While Van Houten and others were revolutionizing the manufacture of chocolate products, the Portuguese were successfully transplanting cacao across the Atlantic, beginning with Príncipe, a small island off the African coast, in 1822. (Spanish efforts to spread cacao had focused on the Philippines, where both cultivation and consumption caught on.) Cacao was growing on the African mainland by the 1870s. Although the imperial powers pushed cacao cultivation ever eastward, establishing plantations from Ceylon to Samoa, West Africa became the center of world production in the twentieth century, supplanting Latin America. By 1991 Africa was supplying 55 percent of the world's cacao, while Mexico, where domestication first occurred, supplied lust 1.5 Percent.

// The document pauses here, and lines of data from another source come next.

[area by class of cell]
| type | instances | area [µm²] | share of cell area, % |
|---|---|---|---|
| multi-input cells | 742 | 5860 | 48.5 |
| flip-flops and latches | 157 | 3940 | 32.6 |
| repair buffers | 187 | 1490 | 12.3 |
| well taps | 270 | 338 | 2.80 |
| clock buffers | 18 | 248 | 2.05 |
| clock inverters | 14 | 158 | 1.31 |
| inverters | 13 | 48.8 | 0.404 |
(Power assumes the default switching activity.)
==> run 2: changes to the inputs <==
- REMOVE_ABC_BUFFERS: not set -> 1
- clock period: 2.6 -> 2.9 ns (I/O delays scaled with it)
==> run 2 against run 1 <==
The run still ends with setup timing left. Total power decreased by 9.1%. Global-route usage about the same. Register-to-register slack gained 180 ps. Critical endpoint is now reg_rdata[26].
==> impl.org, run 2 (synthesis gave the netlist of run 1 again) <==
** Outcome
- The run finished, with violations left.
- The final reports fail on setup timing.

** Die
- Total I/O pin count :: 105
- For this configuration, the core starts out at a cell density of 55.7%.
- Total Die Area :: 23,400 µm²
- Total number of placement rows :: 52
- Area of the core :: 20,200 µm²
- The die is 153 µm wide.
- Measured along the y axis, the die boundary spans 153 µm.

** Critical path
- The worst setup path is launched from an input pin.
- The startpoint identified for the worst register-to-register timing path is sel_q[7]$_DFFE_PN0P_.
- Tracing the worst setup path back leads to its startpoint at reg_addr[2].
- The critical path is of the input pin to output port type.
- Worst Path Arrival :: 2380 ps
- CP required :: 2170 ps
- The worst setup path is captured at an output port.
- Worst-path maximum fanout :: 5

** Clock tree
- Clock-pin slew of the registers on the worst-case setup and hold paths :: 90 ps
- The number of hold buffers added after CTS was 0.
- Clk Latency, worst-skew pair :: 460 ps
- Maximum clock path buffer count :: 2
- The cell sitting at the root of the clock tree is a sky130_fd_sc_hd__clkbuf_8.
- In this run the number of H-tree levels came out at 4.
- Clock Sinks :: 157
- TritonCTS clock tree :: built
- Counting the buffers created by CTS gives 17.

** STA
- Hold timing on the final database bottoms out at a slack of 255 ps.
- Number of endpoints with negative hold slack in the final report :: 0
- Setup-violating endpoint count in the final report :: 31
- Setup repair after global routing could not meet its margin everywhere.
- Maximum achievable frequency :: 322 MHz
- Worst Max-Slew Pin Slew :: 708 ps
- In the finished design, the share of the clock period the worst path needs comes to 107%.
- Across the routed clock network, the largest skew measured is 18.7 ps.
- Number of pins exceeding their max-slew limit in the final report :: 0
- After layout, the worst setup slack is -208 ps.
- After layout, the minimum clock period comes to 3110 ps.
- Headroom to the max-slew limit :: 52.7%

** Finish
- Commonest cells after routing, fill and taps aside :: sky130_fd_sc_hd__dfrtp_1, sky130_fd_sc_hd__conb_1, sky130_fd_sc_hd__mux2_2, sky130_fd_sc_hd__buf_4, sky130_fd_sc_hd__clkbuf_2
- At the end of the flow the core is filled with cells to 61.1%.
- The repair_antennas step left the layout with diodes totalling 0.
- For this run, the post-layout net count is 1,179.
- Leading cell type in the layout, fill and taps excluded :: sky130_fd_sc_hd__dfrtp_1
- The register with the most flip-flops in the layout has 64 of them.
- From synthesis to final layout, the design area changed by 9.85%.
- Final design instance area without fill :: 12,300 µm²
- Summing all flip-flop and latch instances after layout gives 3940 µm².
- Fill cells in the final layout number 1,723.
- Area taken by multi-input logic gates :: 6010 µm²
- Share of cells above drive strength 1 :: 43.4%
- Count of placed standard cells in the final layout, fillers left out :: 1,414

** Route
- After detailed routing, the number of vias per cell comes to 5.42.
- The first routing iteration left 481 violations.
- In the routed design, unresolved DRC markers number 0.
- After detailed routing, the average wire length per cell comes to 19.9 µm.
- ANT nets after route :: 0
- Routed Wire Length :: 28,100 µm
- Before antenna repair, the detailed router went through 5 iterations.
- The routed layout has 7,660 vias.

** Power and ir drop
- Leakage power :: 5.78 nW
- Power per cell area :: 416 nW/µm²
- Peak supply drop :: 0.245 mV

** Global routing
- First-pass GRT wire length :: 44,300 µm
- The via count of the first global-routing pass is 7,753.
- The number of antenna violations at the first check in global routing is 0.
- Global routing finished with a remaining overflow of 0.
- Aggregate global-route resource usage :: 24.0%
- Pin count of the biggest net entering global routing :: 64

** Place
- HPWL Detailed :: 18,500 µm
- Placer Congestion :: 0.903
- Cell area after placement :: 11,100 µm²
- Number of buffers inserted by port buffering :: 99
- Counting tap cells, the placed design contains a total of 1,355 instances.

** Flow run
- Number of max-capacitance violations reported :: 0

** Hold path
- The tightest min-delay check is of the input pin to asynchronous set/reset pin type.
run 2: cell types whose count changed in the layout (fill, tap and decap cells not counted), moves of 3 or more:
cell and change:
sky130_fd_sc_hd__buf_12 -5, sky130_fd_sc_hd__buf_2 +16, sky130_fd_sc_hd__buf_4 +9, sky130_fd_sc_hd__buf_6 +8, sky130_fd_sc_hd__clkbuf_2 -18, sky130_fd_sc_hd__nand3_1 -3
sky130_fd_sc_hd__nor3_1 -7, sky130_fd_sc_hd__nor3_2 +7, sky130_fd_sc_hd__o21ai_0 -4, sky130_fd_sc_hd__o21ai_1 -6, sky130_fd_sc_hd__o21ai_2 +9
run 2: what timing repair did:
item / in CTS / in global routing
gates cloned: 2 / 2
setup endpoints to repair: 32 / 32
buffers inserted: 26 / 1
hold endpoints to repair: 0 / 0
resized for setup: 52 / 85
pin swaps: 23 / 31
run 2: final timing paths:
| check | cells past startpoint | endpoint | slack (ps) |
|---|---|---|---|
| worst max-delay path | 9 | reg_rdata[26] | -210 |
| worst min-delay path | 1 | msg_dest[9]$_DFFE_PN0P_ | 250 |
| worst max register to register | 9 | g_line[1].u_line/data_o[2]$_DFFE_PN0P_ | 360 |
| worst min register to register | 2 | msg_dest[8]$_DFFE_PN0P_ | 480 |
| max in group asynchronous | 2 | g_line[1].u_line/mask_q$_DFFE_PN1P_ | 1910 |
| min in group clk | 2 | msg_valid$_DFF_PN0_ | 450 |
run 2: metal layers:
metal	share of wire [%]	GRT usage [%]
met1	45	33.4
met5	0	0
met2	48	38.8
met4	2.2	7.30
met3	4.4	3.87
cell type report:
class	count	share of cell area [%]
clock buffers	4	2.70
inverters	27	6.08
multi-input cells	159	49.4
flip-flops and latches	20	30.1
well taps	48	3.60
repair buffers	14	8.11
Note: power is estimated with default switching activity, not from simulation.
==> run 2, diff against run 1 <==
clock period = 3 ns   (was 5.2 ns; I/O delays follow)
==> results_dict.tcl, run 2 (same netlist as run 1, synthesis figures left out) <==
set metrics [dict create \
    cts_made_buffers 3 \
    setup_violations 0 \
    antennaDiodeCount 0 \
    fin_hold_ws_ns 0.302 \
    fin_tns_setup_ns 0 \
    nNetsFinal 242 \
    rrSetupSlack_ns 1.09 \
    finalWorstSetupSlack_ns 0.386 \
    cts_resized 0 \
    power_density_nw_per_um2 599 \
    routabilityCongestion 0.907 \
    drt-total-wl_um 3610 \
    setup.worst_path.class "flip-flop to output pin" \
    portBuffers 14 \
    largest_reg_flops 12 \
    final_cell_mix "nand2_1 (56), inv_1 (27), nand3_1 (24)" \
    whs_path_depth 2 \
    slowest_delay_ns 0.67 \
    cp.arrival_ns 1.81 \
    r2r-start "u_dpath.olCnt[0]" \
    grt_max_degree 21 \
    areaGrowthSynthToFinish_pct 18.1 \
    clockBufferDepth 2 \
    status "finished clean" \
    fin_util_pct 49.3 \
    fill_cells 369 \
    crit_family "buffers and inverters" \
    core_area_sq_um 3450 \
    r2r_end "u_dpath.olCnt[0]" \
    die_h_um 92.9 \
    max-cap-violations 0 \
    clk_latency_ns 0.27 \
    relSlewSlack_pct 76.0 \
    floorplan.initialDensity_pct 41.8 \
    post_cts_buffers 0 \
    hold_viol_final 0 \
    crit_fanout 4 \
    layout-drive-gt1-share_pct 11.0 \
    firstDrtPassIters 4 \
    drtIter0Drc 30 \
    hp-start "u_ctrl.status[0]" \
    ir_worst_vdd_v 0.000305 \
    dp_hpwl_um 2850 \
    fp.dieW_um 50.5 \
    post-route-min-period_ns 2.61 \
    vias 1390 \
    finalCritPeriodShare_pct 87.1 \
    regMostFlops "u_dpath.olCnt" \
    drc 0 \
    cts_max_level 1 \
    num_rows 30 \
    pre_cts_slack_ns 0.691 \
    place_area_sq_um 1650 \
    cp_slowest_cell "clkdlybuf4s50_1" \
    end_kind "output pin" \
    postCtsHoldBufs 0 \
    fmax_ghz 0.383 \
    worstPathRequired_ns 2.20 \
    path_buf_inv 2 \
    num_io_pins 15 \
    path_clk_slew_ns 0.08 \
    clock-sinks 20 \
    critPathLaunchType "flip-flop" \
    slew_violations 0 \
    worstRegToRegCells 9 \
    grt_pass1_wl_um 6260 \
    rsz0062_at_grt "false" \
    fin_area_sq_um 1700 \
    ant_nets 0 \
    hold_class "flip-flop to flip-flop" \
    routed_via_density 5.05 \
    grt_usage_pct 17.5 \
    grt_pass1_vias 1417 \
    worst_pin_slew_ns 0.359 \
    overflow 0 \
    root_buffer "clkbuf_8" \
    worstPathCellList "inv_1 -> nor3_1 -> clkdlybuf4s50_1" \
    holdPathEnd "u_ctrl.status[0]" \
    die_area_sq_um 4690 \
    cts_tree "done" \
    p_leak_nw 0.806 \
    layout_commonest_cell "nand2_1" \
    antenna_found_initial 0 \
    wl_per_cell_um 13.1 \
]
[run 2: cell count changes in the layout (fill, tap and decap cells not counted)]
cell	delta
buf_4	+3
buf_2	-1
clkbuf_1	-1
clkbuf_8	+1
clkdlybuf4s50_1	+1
$ cat config.mk
export PLATFORM = sky130hd
export DESIGN_NAME = dual_word_mover
export DESIGN_NICKNAME = d
export VERILOG_FILES = /design/src/rtl/dual_word_mover_pkg.sv /design/src/rtl/dwm_lane.sv /design/src/rtl/dwm_regpair.sv /design/src/rtl/dual_word_mover.sv
export SDC_FILE = /design/constraint.sdc
export NUM_CORES = 1
export LEC_CHECK = 0
export ABC_AREA = 1
export BUFFER_PORTS_ARGS = -buffer_cell sky130_fd_sc_hd__buf_2
export CORE_AREA = 2 2 128 130
export DETAILED_ROUTE_END_ITERATION = 10
export DIE_AREA = 0 0 130 132
export PLACE_DENSITY = 0.58
export SETUP_SLACK_MARGIN = 0.02
export SLEW_MARGIN = 10
export SYNTH_ARGS = -nofsm -noshare
export SYNTH_HDL_FRONTEND = slang
export SYNTH_HIERARCHICAL = 1
export SYNTH_SLANG_ARGS = --single-unit
$ cat constraint.sdc
create_clock -name clk -period 2.3 [get_ports clk]
set_clock_uncertainty 0.05 [all_clocks]
set_input_delay 0.115 -clock clk [delete_from_list [all_inputs] [get_ports clk]]
set_output_delay 0.115 -clock clk [all_outputs]
set_load 0.05 [all_outputs]
$ cat src/rtl/dual_word_mover_pkg.sv
package dual_word_mover_pkg;
  localparam int WORD_W = 16;
  localparam int REG_W  = 2 * WORD_W;

  typedef enum logic [1:0] {
    OP_NONE  = 2'b00,
    OP_LOAD  = 2'b01,
    OP_STORE = 2'b10,
    OP_BAD   = 2'b11
  } xfer_op_e;

  // Upper half of a register: the half that travels on a word bus.
  function automatic logic [WORD_W-1:0] hi_word(input logic [REG_W-1:0] r);
    return r[REG_W-1 -: WORD_W];
  endfunction

  // Register image produced by a load: word on top, zeros below.
  function automatic logic [REG_W-1:0] load_image(input logic [WORD_W-1:0] w);
    return {w, {WORD_W{1'b0}}};
  endfunction
endpackage

$ cat src/rtl/dwm_lane.sv
module dwm_lane
  import dual_word_mover_pkg::*;
#(
  parameter int ADDR_W = 16
) (
  input  logic              clk,
  input  logic              rst_n,
  input  logic              valid,
  input  logic [1:0]        op,
  input  logic              sel,
  input  logic [ADDR_W-1:0] addr,
  input  logic [REG_W-1:0]  src0,
  input  logic [REG_W-1:0]  src1,
  input  logic [WORD_W-1:0] rdata,
  output logic [ADDR_W-1:0] mem_addr,
  output logic [WORD_W-1:0] mem_wdata,
  output logic              mem_we,
  output logic              mem_re,
  output logic              issue,
  output logic              fire,
  output logic              fire_sel,
  output logic [WORD_W-1:0] fire_word
);
  logic is_load, is_store;
  logic pend_q, pend_sel_q;

  assign is_load  = valid && (op == OP_LOAD);
  assign is_store = valid && (op == OP_STORE);
  assign issue    = is_load || is_store;

  assign mem_addr  = addr;
  assign mem_we    = is_store;
  assign mem_re    = is_load;
  assign mem_wdata = is_store ? hi_word(sel ? src1 : src0) : '0;

  always_ff @(posedge clk or negedge rst_n) begin
    if (!rst_n) begin
      pend_q     <= 1'b0;
      pend_sel_q <= 1'b0;
    end else begin
      pend_q     <= is_load;
      pend_sel_q <= sel;
    end
  end

  assign fire      = pend_q;
  assign fire_sel  = pend_sel_q;
  assign fire_word = rdata;
endmodule

$ cat src/rtl/dwm_regpair.sv
module dwm_regpair
  import dual_word_mover_pkg::*;
(
  input  logic              clk,
  input  logic              rst_n,
  input  logic              wr,
  input  logic              wsel,
  input  logic [WORD_W-1:0] wword,
  output logic [REG_W-1:0]  r0,
  output logic [REG_W-1:0]  r1
);
  logic [REG_W-1:0] regs_q [2];

  for (genvar i = 0; i < 2; i++) begin : g_reg
    always_ff @(posedge clk or negedge rst_n) begin
      if (!rst_n)
        regs_q[i] <= '0;
      else if (wr && (wsel == i[0]))
        regs_q[i] <= load_image(wword);
    end
  end

  assign r0 = regs_q[0];
  assign r1 = regs_q[1];
endmodule

$ cat src/rtl/dual_word_mover.sv
module dual_word_mover
  import dual_word_mover_pkg::*;
#(
  parameter int ADDR_W = 16
) (
  input  logic              clk,
  input  logic              rst_n,
  input  logic              cmd_valid,
  input  logic [1:0]        x_op,
  input  logic              x_sel,
  input  logic [ADDR_W-1:0] x_addr,
  input  logic [1:0]        y_op,
  input  logic              y_sel,
  input  logic [ADDR_W-1:0] y_addr,
  input  logic [31:0]       acc0,
  input  logic [31:0]       acc1,
  output logic [ADDR_W-1:0] x_mem_addr,
  output logic [15:0]       x_mem_wdata,
  output logic              x_mem_we,
  output logic              x_mem_re,
  input  logic [15:0]       x_mem_rdata,
  output logic [ADDR_W-1:0] y_mem_addr,
  output logic [15:0]       y_mem_wdata,
  output logic              y_mem_we,
  output logic              y_mem_re,
  input  logic [15:0]       y_mem_rdata,
  output logic              done,
  output logic [31:0]       xreg0,
  output logic [31:0]       xreg1,
  output logic [31:0]       yreg0,
  output logic [31:0]       yreg1
);
  // Named internal events, visible to the bound checker.
  logic x_issue, y_issue;
  logic x_fire, y_fire;
  logic x_fire_sel, y_fire_sel;
  logic [WORD_W-1:0] x_fire_word, y_fire_word;
  logic done_q;

  dwm_lane #(.ADDR_W(ADDR_W)) u_xlane (
    .clk(clk), .rst_n(rst_n), .valid(cmd_valid), .op(x_op), .sel(x_sel),
    .addr(x_addr), .src0(acc0), .src1(acc1), .rdata(x_mem_rdata),
    .mem_addr(x_mem_addr), .mem_wdata(x_mem_wdata), .mem_we(x_mem_we),
    .mem_re(x_mem_re), .issue(x_issue), .fire(x_fire),
    .fire_sel(x_fire_sel), .fire_word(x_fire_word)
  );

  dwm_lane #(.ADDR_W(ADDR_W)) u_ylane (
    .clk(clk), .rst_n(rst_n), .valid(cmd_valid), .op(y_op), .sel(y_sel),
    .addr(y_addr), .src0(acc0), .src1(acc1), .rdata(y_mem_rdata),
    .mem_addr(y_mem_addr), .mem_wdata(y_mem_wdata), .mem_we(y_mem_we),
    .mem_re(y_mem_re), .issue(y_issue), .fire(y_fire),
    .fire_sel(y_fire_sel), .fire_word(y_fire_word)
  );

  dwm_regpair u_xregs (
    .clk(clk), .rst_n(rst_n), .wr(x_fire), .wsel(x_fire_sel),
    .wword(x_fire_word), .r0(xreg0), .r1(xreg1)
  );

  dwm_regpair u_yregs (
    .clk(clk), .rst_n(rst_n), .wr(y_fire), .wsel(y_fire_sel),
    .wword(y_fire_word), .r0(yreg0), .r1(yreg1)
  );

  always_ff @(posedge clk or negedge rst_n) begin
    if (!rst_n) done_q <= 1'b0;
    else        done_q <= x_issue || y_issue;
  end

  assign done = done_q;
endmodule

West Africans also produced kola nuts, a crop that entered world commerce late and in an unusual fashion. Kola nuts are richer in caffeine than coffee beans and contain traces of theobromine, a milder stimulant also found in cacao. Kola nuts were traditionally broken into small pieces and chewed for their stimulating, mood-elevating, and aphrodisiac effects. Because they dried out easily and required special packaging, their long-distance trade was largely limited to western Savanna Muslims, who prized kola as an alternative to alcohol. Coffee, tea, and cacao were less perishable and hence better suited to international commerce. Coffee, for instance, could travel long distances without much detriment to quality, provided supercargoes took some elementary precautions, such as keeping the beans out of holds that had contained pepper.